The task: From the entries below, copy exactly the lines from the one that contains "- Minimum clock period: 2.85 ns" through the one that contains "or2 | 1 | 0.00065", both included, and only those.

### Provided data

===== config.mk =====
export PLATFORM = sky130hd
export DESIGN_NAME = irq_record_queue
export DESIGN_NICKNAME = d
export VERILOG_FILES = /design/src/rtl/irq_queue_pkg.sv /design/src/rtl/irq_queue_store.sv /design/src/rtl/irq_queue_ptrs.sv /design/src/rtl/irq_queue_host.sv /design/src/rtl/irq_record_queue.sv
export SDC_FILE = /design/constraint.sdc
export NUM_CORES = 1
export LEC_CHECK = 0
export BUFFER_PORTS_ARGS = -buffer_cell sky130_fd_sc_hd__buf_2
export CORE_UTILIZATION = 67
export DETAILED_ROUTE_END_ITERATION = 7
export PLACE_DENSITY_LB_ADDON = 0.15
export SLEW_MARGIN = 40
export SYNTH_ARGS = -nofsm -noshare
export SYNTH_HDL_FRONTEND = slang
export SYNTH_SLANG_ARGS = --single-unit

===== constraint.sdc =====
create_clock -name clk_i -period 6.8 [get_ports clk_i]
set_input_delay 1.36 -clock clk_i [delete_from_list [all_inputs] [get_ports clk_i]]
set_output_delay 1.36 -clock clk_i [all_outputs]
set_load 0.005 [all_outputs]

===== src/rtl/irq_queue_pkg.sv =====
package irq_queue_pkg;
  typedef enum logic [1:0] {RGN_REG, RGN_QUEUE, RGN_CNT} region_e;

  function automatic region_e region_of(logic [1:0] top);
    if (top[1]) return RGN_CNT;
    else if (top[0]) return RGN_QUEUE;
    else return RGN_REG;
  endfunction
endpackage


===== src/rtl/irq_queue_store.sv =====
module irq_queue_store #(
  parameter int DEPTH = 64,
  parameter int ID_W  = 11,
  localparam int IDX_W = $clog2(DEPTH)
) (
  input  logic             clk_i,
  input  logic             rst_ni,
  input  logic             we_i,
  input  logic [IDX_W-1:0] waddr_i,
  input  logic [ID_W-1:0]  wdata_i,
  input  logic [IDX_W-1:0] raddr_i,
  output logic [ID_W-1:0]  rdata_o
);
  logic [ID_W-1:0] mem [DEPTH];

  for (genvar g = 0; g < DEPTH; g++) begin : g_ent
    always_ff @(posedge clk_i or negedge rst_ni) begin
      if (!rst_ni) mem[g] <= '0;
      else if (we_i && waddr_i == IDX_W'(g)) mem[g] <= wdata_i;
    end
  end

  assign rdata_o = mem[raddr_i];
endmodule


===== src/rtl/irq_queue_ptrs.sv =====
module irq_queue_ptrs #(
  parameter int DEPTH = 64,
  localparam int IDX_W = $clog2(DEPTH),
  localparam int CNT_W = $clog2(DEPTH + 1)
) (
  input  logic             clk_i,
  input  logic             rst_ni,
  input  logic             push_i,
  input  logic             pop_i,
  input  logic             ovf_clr_i,
  output logic [IDX_W-1:0] wr_ptr_o,
  output logic [IDX_W-1:0] rd_ptr_o,
  output logic [CNT_W-1:0] count_o,
  output logic             push_ok_o,
  output logic             ovf_o
);
  logic full, pop_ok;

  function automatic logic [IDX_W-1:0] step(logic [IDX_W-1:0] p);
    return (p == IDX_W'(DEPTH - 1)) ? '0 : p + 1'b1;
  endfunction

  assign full      = (count_o == CNT_W'(DEPTH));
  assign pop_ok    = pop_i && (count_o != '0);
  assign push_ok_o = push_i && (!full || pop_ok);

  always_ff @(posedge clk_i or negedge rst_ni) begin
    if (!rst_ni) begin
      wr_ptr_o <= '0;
      rd_ptr_o <= '0;
      count_o  <= '0;
      ovf_o    <= 1'b0;
    end else begin
      if (push_ok_o) wr_ptr_o <= step(wr_ptr_o);
      if (pop_ok)    rd_ptr_o <= step(rd_ptr_o);
      count_o <= count_o + CNT_W'(push_ok_o) - CNT_W'(pop_ok);
      if (push_i && !push_ok_o) ovf_o <= 1'b1;  // set wins over clear
      else if (ovf_clr_i)       ovf_o <= 1'b0;
    end
  end
endmodule


===== src/rtl/irq_queue_host.sv =====
module irq_queue_host
  import irq_queue_pkg::*;
#(
  parameter int ID_W   = 11,
  parameter int DATA_W = 16,
  localparam int ADDR_W = ID_W + 2
) (
  input  logic              clk_i,
  input  logic              rst_ni,
  input  logic [ADDR_W-1:0] addr_i,
  input  logic              rd_i,
  input  logic              wr_i,
  input  logic [2:0]        ctl_wdata_i,
  input  logic              ne_i,
  input  logic              ovf_i,
  input  logic              more_i,
  input  logic [ID_W-1:0]   id_i,
  input  logic [DATA_W-1:0] cnt_val_i,
  output logic [DATA_W-1:0] rdata_o,
  output logic              pop_o,
  output logic              maint_we_o,
  output logic              ovf_clr_o,
  output logic              en_o,
  output logic              mask_o,
  output logic              clr_req_o,
  output logic [ID_W-1:0]   clr_id_o
);
  region_e rgn;
  logic dest_q, ctl_we;
  logic [DATA_W-1:0] rd_word;

  assign rgn        = region_of(addr_i[ADDR_W-1 -: 2]);
  assign pop_o      = rd_i && rgn == RGN_QUEUE && en_o && ne_i;
  assign maint_we_o = wr_i && rgn == RGN_QUEUE && !en_o;
  assign ovf_clr_o  = wr_i && rgn == RGN_REG && !addr_i[0] && ctl_wdata_i[1];
  assign ctl_we     = wr_i && rgn == RGN_REG && addr_i[0];

  always_comb begin
    rd_word = '0;
    unique case (rgn)
      RGN_REG: begin
        if (addr_i[0]) rd_word[2:0] = {mask_o, dest_q, en_o};
        else           rd_word[1:0] = {ovf_i, ne_i};
      end
      RGN_QUEUE: begin
        if (!en_o) rd_word[ID_W-1:0] = id_i;
        else if (ne_i) begin
          rd_word[DATA_W-1]  = 1'b1;
          rd_word[DATA_W-2]  = more_i;
          rd_word[ID_W-1:0]  = id_i;
        end
      end
      default: rd_word = cnt_val_i;
    endcase
  end

  always_ff @(posedge clk_i or negedge rst_ni) begin
    if (!rst_ni) begin
      rdata_o   <= '0;
      en_o      <= 1'b1;
      dest_q    <= 1'b0;
      mask_o    <= 1'b1;
      clr_req_o <= 1'b0;
      clr_id_o  <= '0;
    end else begin
      if (rd_i) rdata_o <= rd_word;
      if (ctl_we) {mask_o, dest_q, en_o} <= ctl_wdata_i;
      clr_req_o <= rd_i && rgn == RGN_CNT && dest_q;
      if (rd_i && rgn == RGN_CNT && dest_q) clr_id_o <= addr_i[ID_W-1:0];
    end
  end
endmodule
==> src/rtl/rfw_pkg.sv <==
package rfw_pkg;
  localparam int WIN_STEP = 16;
  localparam int LOG_REGS = 32;
  localparam int WV_ADDR  = 2;

  // number of pointer positions for a given physical size
  function automatic int win_total(input int nregs);
    return nregs / WIN_STEP;
  endfunction

  // pointer value and high bound after reset
  function automatic int reset_top(input int nregs);
    return win_total(nregs) - 3;
  endfunction

  // logical register under a window to physical entry
  function automatic int phys_of(input int cwp, input int lreg, input int nregs);
    return (cwp * WIN_STEP + lreg) % nregs;
  endfunction
endpackage

==> src/rtl/rfw_bank.sv <==
module rfw_bank #(
  parameter int DATA_W = 32,
  parameter int DEPTH  = 128,
  parameter int NRD    = 2,
  localparam int AW    = $clog2(DEPTH)
) (
  input  logic                         clk,
  input  logic                         we,
  input  logic [AW-1:0]                waddr,
  input  logic [DATA_W-1:0]            wdata,
  input  logic [NRD-1:0][AW-1:0]       raddr,
  output logic [NRD-1:0][DATA_W-1:0]   rdata
);
  logic [DATA_W-1:0] cells [DEPTH];

  always_ff @(posedge clk) begin
    if (we) cells[waddr] <= wdata;
  end

  for (genvar p = 0; p < NRD; p++) begin : g_rd
    assign rdata[p] = cells[raddr[p]];
  end
endmodule
**config.mk**
```make
export PLATFORM = sky130hd
export DESIGN_NAME = regbank_dbuf
export DESIGN_NICKNAME = d
export VERILOG_FILES = /design/src/rtl/regbank_dbuf_pkg.sv /design/src/rtl/regbank_dbuf_timer.sv /design/src/rtl/regbank_dbuf_edge_sync.sv /design/src/rtl/regbank_dbuf_bank.sv /design/src/rtl/regbank_dbuf.sv
export SDC_FILE = /design/constraint.sdc
export NUM_CORES = 1
export LEC_CHECK = 0
export CAP_MARGIN = 20
export CORE_UTILIZATION = 56
export DETAILED_ROUTE_END_ITERATION = 7
export HOLD_SLACK_MARGIN = 0.1
export PLACE_DENSITY = 0.8
export SETUP_SLACK_MARGIN = 0.3
export SKIP_CTS_REPAIR_TIMING = 1
export SLEW_MARGIN = 20
export SYNTH_ARGS = -nofsm -noshare
export SYNTH_HDL_FRONTEND = slang
export SYNTH_SLANG_ARGS = --single-unit
export TNS_END_PERCENT = 5
```
**constraint.sdc**
```tcl
create_clock -name clk -period 3 [get_ports clk]
set_input_delay 0.6 -clock clk [delete_from_list [all_inputs] [get_ports clk]]
set_output_delay 0.6 -clock clk [all_outputs]
set_load 0.1 [all_outputs]
```
**src/rtl/regbank_dbuf_pkg.sv**
```systemverilog
package regbank_dbuf_pkg;

    // Low nibble of the control byte; bit 0 is the source select.
    typedef struct packed {
        logic lsb_first;
        logic hold_clr;
        logic clr_pulse;
        logic int_upd;
    } ctrl_t;

    localparam int CTRL_W   = $bits(ctrl_t);
    localparam int CLR_BIT  = 1;
    localparam logic [7:0] CTRL_DEFAULT = 8'h01;

    // Reset value of byte idx of the bank.
    function automatic logic [7:0] default_byte(input int idx,
                                                input int rate_bytes,
                                                input logic [63:0] def_rate);
        logic [7:0] b;
        if (idx < rate_bytes)
            b = def_rate[idx*8 +: 8];
        else if (idx == rate_bytes)
            b = CTRL_DEFAULT;
        else
            b = 8'h00;
        return b;
    endfunction

endpackage

```
**src/rtl/regbank_dbuf_timer.sv**
```systemverilog
module regbank_dbuf_timer #(
    parameter int RATE_W = 32
) (
    input  logic              clk,
    input  logic              rst,
    input  logic              run,
    input  logic [RATE_W-1:0] reload,
    output logic              tick
);
    logic [RATE_W-1:0] cnt_q;

    assign tick = run && (cnt_q == '0);

    always_ff @(posedge clk) begin
        if (rst) begin
            cnt_q <= '0;
        end else if (!run) begin
            cnt_q <= '0;
        end else if (cnt_q == '0) begin
            cnt_q <= reload;
        end else begin
            cnt_q <= cnt_q - 1'b1;
        end
    end
endmodule

```
**src/rtl/regbank_dbuf_edge_sync.sv**
```systemverilog
module regbank_dbuf_edge_sync (
    input  logic clk,
    input  logic rst,
    input  logic pin_i,
    input  logic enable,
    output logic pulse
);
    logic meta_q, sync_q, last_q;

    always_ff @(posedge clk) begin
        if (rst) begin
            meta_q <= 1'b0;
            sync_q <= 1'b0;
            last_q <= 1'b0;
        end else begin
            meta_q <= pin_i;
            sync_q <= meta_q;
            last_q <= sync_q;
        end
    end

    assign pulse = enable && sync_q && !last_q;
endmodule

```
**src/rtl/regbank_dbuf_bank.sv**
```systemverilog
module regbank_dbuf_bank
    import regbank_dbuf_pkg::*;
#(
    parameter int          NUM_BYTES  = 12,
    parameter int          RATE_BYTES = 4,
    parameter logic [63:0] DEF_RATE   = 64'd64,
    parameter int          ADDR_W     = 4,
    localparam int         BANK_W     = NUM_BYTES * 8,
    localparam int         RATE_W     = RATE_BYTES * 8,
    localparam int         CTRL_IDX   = RATE_BYTES
) (
    input  logic              clk,
    input  logic              rst,
    input  logic              wr_en,
    input  logic [ADDR_W-1:0] wr_addr,
    input  logic [7:0]        wr_data,
    input  logic              xfer,
    output logic [RATE_W-1:0] rate_sh_o,
    output logic [BANK_W-1:0] active_o
);
    for (genvar i = 0; i < NUM_BYTES; i++) begin : g_byte
        localparam logic [7:0] DEF = default_byte(i, RATE_BYTES, DEF_RATE);
        logic [7:0] sh_q;
        logic [7:0] act_q;

        always_ff @(posedge clk) begin
            if (rst) begin
                sh_q <= DEF;
            end else if (wr_en && (wr_addr == ADDR_W'(i))) begin
                sh_q <= wr_data;
            end
        end

        if (i == CTRL_IDX) begin : g_ctrl
            // One-shot bit falls back to zero in the active copy only.
            always_ff @(posedge clk) begin
                if (rst) begin
                    act_q <= DEF;
                end else if (xfer) begin
                    act_q <= sh_q;
                end else begin
                    act_q[CLR_BIT] <= 1'b0;
                end
            end
        end else begin : g_plain
            always_ff @(posedge clk) begin
                if (rst) begin
                    act_q <= DEF;
                end else if (xfer) begin
                    act_q <= sh_q;
                end
            end
        end

        if (i < RATE_BYTES) begin : g_rate
            assign rate_sh_o[i*8 +: 8] = sh_q;
        end

        assign active_o[i*8 +: 8] = act_q;
    end
endmodule

```
**src/rtl/regbank_dbuf.sv**
```systemverilog
module regbank_dbuf
    import regbank_dbuf_pkg::*;
#(
    parameter int          NUM_BYTES  = 12,
    parameter int          RATE_BYTES = 4,
    parameter logic [63:0] DEF_RATE   = 64'd64,
    parameter int          ADDR_W     = (NUM_BYTES > 1) ? $clog2(NUM_BYTES) : 1
) (
    input  logic                   clk,
    input  logic                   rst,
    input  logic                   wr_en,
    input  logic [ADDR_W-1:0]      wr_addr,
    input  logic [7:0]             wr_data,
    input  logic                   upd_pin_i,
    output logic                   upd_pin_o,
    output logic                   upd_pin_oe,
    output logic                   xfer_o,
    output logic [NUM_BYTES*8-1:0] act_bank_o,
    output logic                   int_mode_o,
    output logic                   clr_acc_o,
    output logic                   hold_clr_o,
    output logic                   lsb_first_o
);
    localparam int RATE_W   = RATE_BYTES * 8;
    localparam int CTRL_IDX = RATE_BYTES;

    logic [RATE_W-1:0]      rate_sh;
    logic [NUM_BYTES*8-1:0] act_bank;
    ctrl_t                  act_ctrl;
    logic                   int_tick;
    logic                   ext_tick;
    logic                   xfer;

    assign act_ctrl = ctrl_t'(act_bank[CTRL_IDX*8 +: CTRL_W]);

    // Internal timer reloads with the rate being transferred at its own tick.
    regbank_dbuf_timer #(.RATE_W(RATE_W)) u_timer (
        .clk    (clk),
        .rst    (rst),
        .run    (act_ctrl.int_upd),
        .reload (rate_sh),
        .tick   (int_tick)
    );

    regbank_dbuf_edge_sync u_sync (
        .clk    (clk),
        .rst    (rst),
        .pin_i  (upd_pin_i),
        .enable (!act_ctrl.int_upd),
        .pulse  (ext_tick)
    );

    assign xfer = !rst && (int_tick || ext_tick);

    regbank_dbuf_bank #(
        .NUM_BYTES  (NUM_BYTES),
        .RATE_BYTES (RATE_BYTES),
        .DEF_RATE   (DEF_RATE),
        .ADDR_W     (ADDR_W)
    ) u_bank (
        .clk       (clk),
        .rst       (rst),
        .wr_en     (wr_en),
        .wr_addr   (wr_addr),
        .wr_data   (wr_data),
        .xfer      (xfer),
        .rate_sh_o (rate_sh),
        .active_o  (act_bank)
    );

    assign xfer_o      = xfer;
    assign act_bank_o  = act_bank;
    assign int_mode_o  = act_ctrl.int_upd;
    assign clr_acc_o   = act_ctrl.clr_pulse;
    assign hold_clr_o  = act_ctrl.hold_clr;
    assign lsb_first_o = act_ctrl.lsb_first;
    assign upd_pin_oe  = act_ctrl.int_upd;
    assign upd_pin_o   = act_ctrl.int_upd && int_tick && !rst;
endmodule

```
==> results.md <==
- Unique masters post-synth: between 40 and 50
- Final hold vios: 0
- Commonest cells after routing, fill and taps aside: 226 x dfxtp_1, 192 x nand2b_1, 189 x mux2i_1
- Max Clock Freq: 351 MHz
- Critical path required time: 2.40 ns
- # fillers: between 1000 and 1500
- Hold Crit Class: input port to flop
- Critical Path AT: 2.25 ns
- Initial antenna violation count: 0
- Pin count of the biggest net entering global routing: 167
- Register area share after synthesis: 0.470
- All-Layer GR Usage: 0.228
- Die Wd: 133 um
- Layout cell share with drive strength beyond 1: 0.170
- Unrepaired setup endpoints after global routing: true
- Setup CP Type: flop to primary output
- Total CTS buffers: 23
- Fin nets: 1095
- DRC: 0
- Post-detail-place hpwl: between 10000 and 15000 um
- Yosys warns: 0
- Clock latency on the worst-skew pair: slightly below 0.5 ns
- Synth Register Bits: 227
- Run status: complete, no violations
- ANT cells: 0
- Placer congestion estimate: 0.879
- Synthesized area: 9660 sq um
- IO Count: 119
- Drt first pass iters: 5
- Area grow syn2layout: 19.8%
- Global route overflow: 0
- Post-Synthesis Cells: between 900 and 1000
- CTS H-tree lvls: 1
- Max_slew headroom: 0.387
- Die ar.: 17800 sq um
- Reg clk slew, reported paths: 0.06 ns
- I/O Buffers: 118
- Static Leak: around 5.1 nW
- Layout Cells excl Fill: 1310
- Final Max Slew Viols: 0
- Hold path depth: 3
- Routed len/inst: 15.5 um
- Worst-Margin Slew: 0.920 ns
- Root Driver: clkbuf_16
- DRT antenna net count: 0
- Vias in the first global route: 6470
- Setup TNS: 0 ns
- Worst setup SP type: flop
- Routed WL: 20300 um
- DR vias/cell: about 5.3
- Total number of vias: 6917
- CTS Sinks: 227
- Crit end category: primary output
- R2R depth: 9
- Starting Density: 0.578
- # rows: 47
- Setup violators final: 0
- Clk buf depth: 3
- Max Cap Viol: 0
- Most common cell after layout, fill and taps aside: dfxtp_1
- Inst Count DP: 1269
- Core Box Area: 16700 sq um
- Global-route wire length before repair: 33000 um
- Die height: 133 um
- Avg Cell Area, Syn: just under 10 sq um
- DR iter-0 viols: about 530
- CTS tree: yes
- Setup Skew: 0.0102 ns
- Maximum fanout along the worst path: 5
- Minimum clock period: 2.85 ns
- PwrDens: between 700 and 800 nW/um^2
- IR drop worst, VDD: 0.454 mV
- Tcrit/Tclk final: 0.950
- Syn_nets: 1001
-- power by group --
group,switching (W),internal [W]
registers,0.000167,0.00318
logic,0.00122,0.000875
clock network,0.00112,0.00181
total,0.00251,0.00586
-- kinds of logic (layout without fill, tap and decap cells) --
family	Yosys count	count (layout)	share of synthesized area
AO/OA/AOI/OAI	60	60	0.0350
AND/OR/NAND/NOR	401	401	0.235
buffers and inverters	78	185	0.0378
adder cells (fa/ha/maj)	2	2	0.00259
multiplexers	189	189	0.196
XOR/XNOR	26	26	0.0236
flip-flops	227	227	0.470
-- registers in the layout, indices dropped and copies added, names as in the netlist --
| name | cells |
|---|---|
| u_bank.g_byte.act_q | 96 |
| u_bank.g_byte.sh_q | 96 |
| u_sync.last_q | 1 |
| u_sync.meta_q | 1 |
| u_sync.sync_q | 1 |
| u_timer.cnt_q | 32 |
-- cell type report --
type	count	area, sq um	area share
repair buffers	142	1150	0.0998
flip-flops and latches	227	4550	0.393
well taps	220	275	0.0238
clock inverters	3	65.1	0.00562
clock buffers	35	721	0.0622
inverters	5	18.8	0.00162
multi-input cells	678	4800	0.414
-- critical path: stages, from the launching register on --
cell and delay [ns]:
dfxtp_2 0.34, or3_4 0.39, or3_4 0.36, nor2_4 0.18, a31oi_4 0.13, nor2_4 0.17
buf_12 0.18
-- metal layers --
metal / GRT usage / part of all wire
met5: 0 / 0
met4: 0.0518 / 0.013
met3: 0.0361 / 0.043
met2: 0.375 / 0.47
met1: 0.315 / 0.48
-- synthesized netlist by cell type, drive strengths merged --
cell type | number | area share
a211o | 2 | 0.0018
a211oi | 8 | 0.0062
a21oi | 22 | 0.011
a31oi | 1 | 0.00065
and3 | 3 | 0.0019
and3b | 2 | 0.0018
and4b | 1 | 0.0010
buf | 21 | 0.016
clkbuf | 52 | 0.020
dfxtp | 227 | 0.47
ha | 2 | 0.0026
inv | 5 | 0.0019
mux2i | 189 | 0.20
nand2 | 8 | 0.0031
nand2b | 192 | 0.12
nand3 | 6 | 0.0031
nand3b | 3 | 0.0023
nand4 | 6 | 0.0039
nand4b | 1 | 0.00091
nor2 | 129 | 0.051
nor2b | 6 | 0.0039
nor3 | 14 | 0.0073
nor3b | 5 | 0.0044
nor4 | 15 | 0.017
nor4b | 3 | 0.0034
o21a | 1 | 0.00078
o21ai | 24 | 0.012
o21bai | 1 | 0.00078
o311ai | 1 | 0.00091
or2 | 1 | 0.00065
or3 | 5 | 0.0038
or4 | 1 | 0.0012
xnor2 | 19 | 0.017
xor2 | 7 | 0.0063
-- metrics by stage --
step	instance area [sq um]	hold WS, ns	total power, W	setup WS [ns]	util
floorplan	9670	0.414	0.00502	0.156	-
global placement	10700	0.424	0.00542	0.569	0.643
detailed placement	10700	0.433	0.00543	0.530	0.643
CTS	11500	0.427	0.00837	0.00163	0.691
global route	11600	0.469	0.00874	0.0567	0.693
finish	11600	0.440	0.00837	0.149	0.693
-- final timing paths --
path / from / to / slack [ns]
max reg2reg: u_timer.cnt_q[0]$_SDFF_PP0_ / u_bank.g_byte[9].act_q[7]$_SDFFE_PP0P_ / 0.58
min reg2reg: u_sync.meta_q$_SDFF_PP0_ / u_sync.sync_q$_SDFF_PP0_ / 0.45
max: u_timer.cnt_q[16]$_SDFF_PP0_ / xfer_o / 0.15
min: rst / u_bank.g_byte[3].act_q[3]$_SDFFE_PP0P_ / 0.44
No activity file was read; power rests on OpenSTA's default activity.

######

Task solution:
- Minimum clock period: 2.85 ns
- PwrDens: between 700 and 800 nW/um^2
- IR drop worst, VDD: 0.454 mV
- Tcrit/Tclk final: 0.950
- Syn_nets: 1001
-- power by group --
group,switching (W),internal [W]
registers,0.000167,0.00318
logic,0.00122,0.000875
clock network,0.00112,0.00181
total,0.00251,0.00586
-- kinds of logic (layout without fill, tap and decap cells) --
family	Yosys count	count (layout)	share of synthesized area
AO/OA/AOI/OAI	60	60	0.0350
AND/OR/NAND/NOR	401	401	0.235
buffers and inverters	78	185	0.0378
adder cells (fa/ha/maj)	2	2	0.00259
multiplexers	189	189	0.196
XOR/XNOR	26	26	0.0236
flip-flops	227	227	0.470
-- registers in the layout, indices dropped and copies added, names as in the netlist --
| name | cells |
|---|---|
| u_bank.g_byte.act_q | 96 |
| u_bank.g_byte.sh_q | 96 |
| u_sync.last_q | 1 |
| u_sync.meta_q | 1 |
| u_sync.sync_q | 1 |
| u_timer.cnt_q | 32 |
-- cell type report --
type	count	area, sq um	area share
repair buffers	142	1150	0.0998
flip-flops and latches	227	4550	0.393
well taps	220	275	0.0238
clock inverters	3	65.1	0.00562
clock buffers	35	721	0.0622
inverters	5	18.8	0.00162
multi-input cells	678	4800	0.414
-- critical path: stages, from the launching register on --
cell and delay [ns]:
dfxtp_2 0.34, or3_4 0.39, or3_4 0.36, nor2_4 0.18, a31oi_4 0.13, nor2_4 0.17
buf_12 0.18
-- metal layers --
metal / GRT usage / part of all wire
met5: 0 / 0
met4: 0.0518 / 0.013
met3: 0.0361 / 0.043
met2: 0.375 / 0.47
met1: 0.315 / 0.48
-- synthesized netlist by cell type, drive strengths merged --
cell type | number | area share
a211o | 2 | 0.0018
a211oi | 8 | 0.0062
a21oi | 22 | 0.011
a31oi | 1 | 0.00065
and3 | 3 | 0.0019
and3b | 2 | 0.0018
and4b | 1 | 0.0010
buf | 21 | 0.016
clkbuf | 52 | 0.020
dfxtp | 227 | 0.47
ha | 2 | 0.0026
inv | 5 | 0.0019
mux2i | 189 | 0.20
nand2 | 8 | 0.0031
nand2b | 192 | 0.12
nand3 | 6 | 0.0031
nand3b | 3 | 0.0023
nand4 | 6 | 0.0039
nand4b | 1 | 0.00091
nor2 | 129 | 0.051
nor2b | 6 | 0.0039
nor3 | 14 | 0.0073
nor3b | 5 | 0.0044
nor4 | 15 | 0.017
nor4b | 3 | 0.0034
o21a | 1 | 0.00078
o21ai | 24 | 0.012
o21bai | 1 | 0.00078
o311ai | 1 | 0.00091
or2 | 1 | 0.00065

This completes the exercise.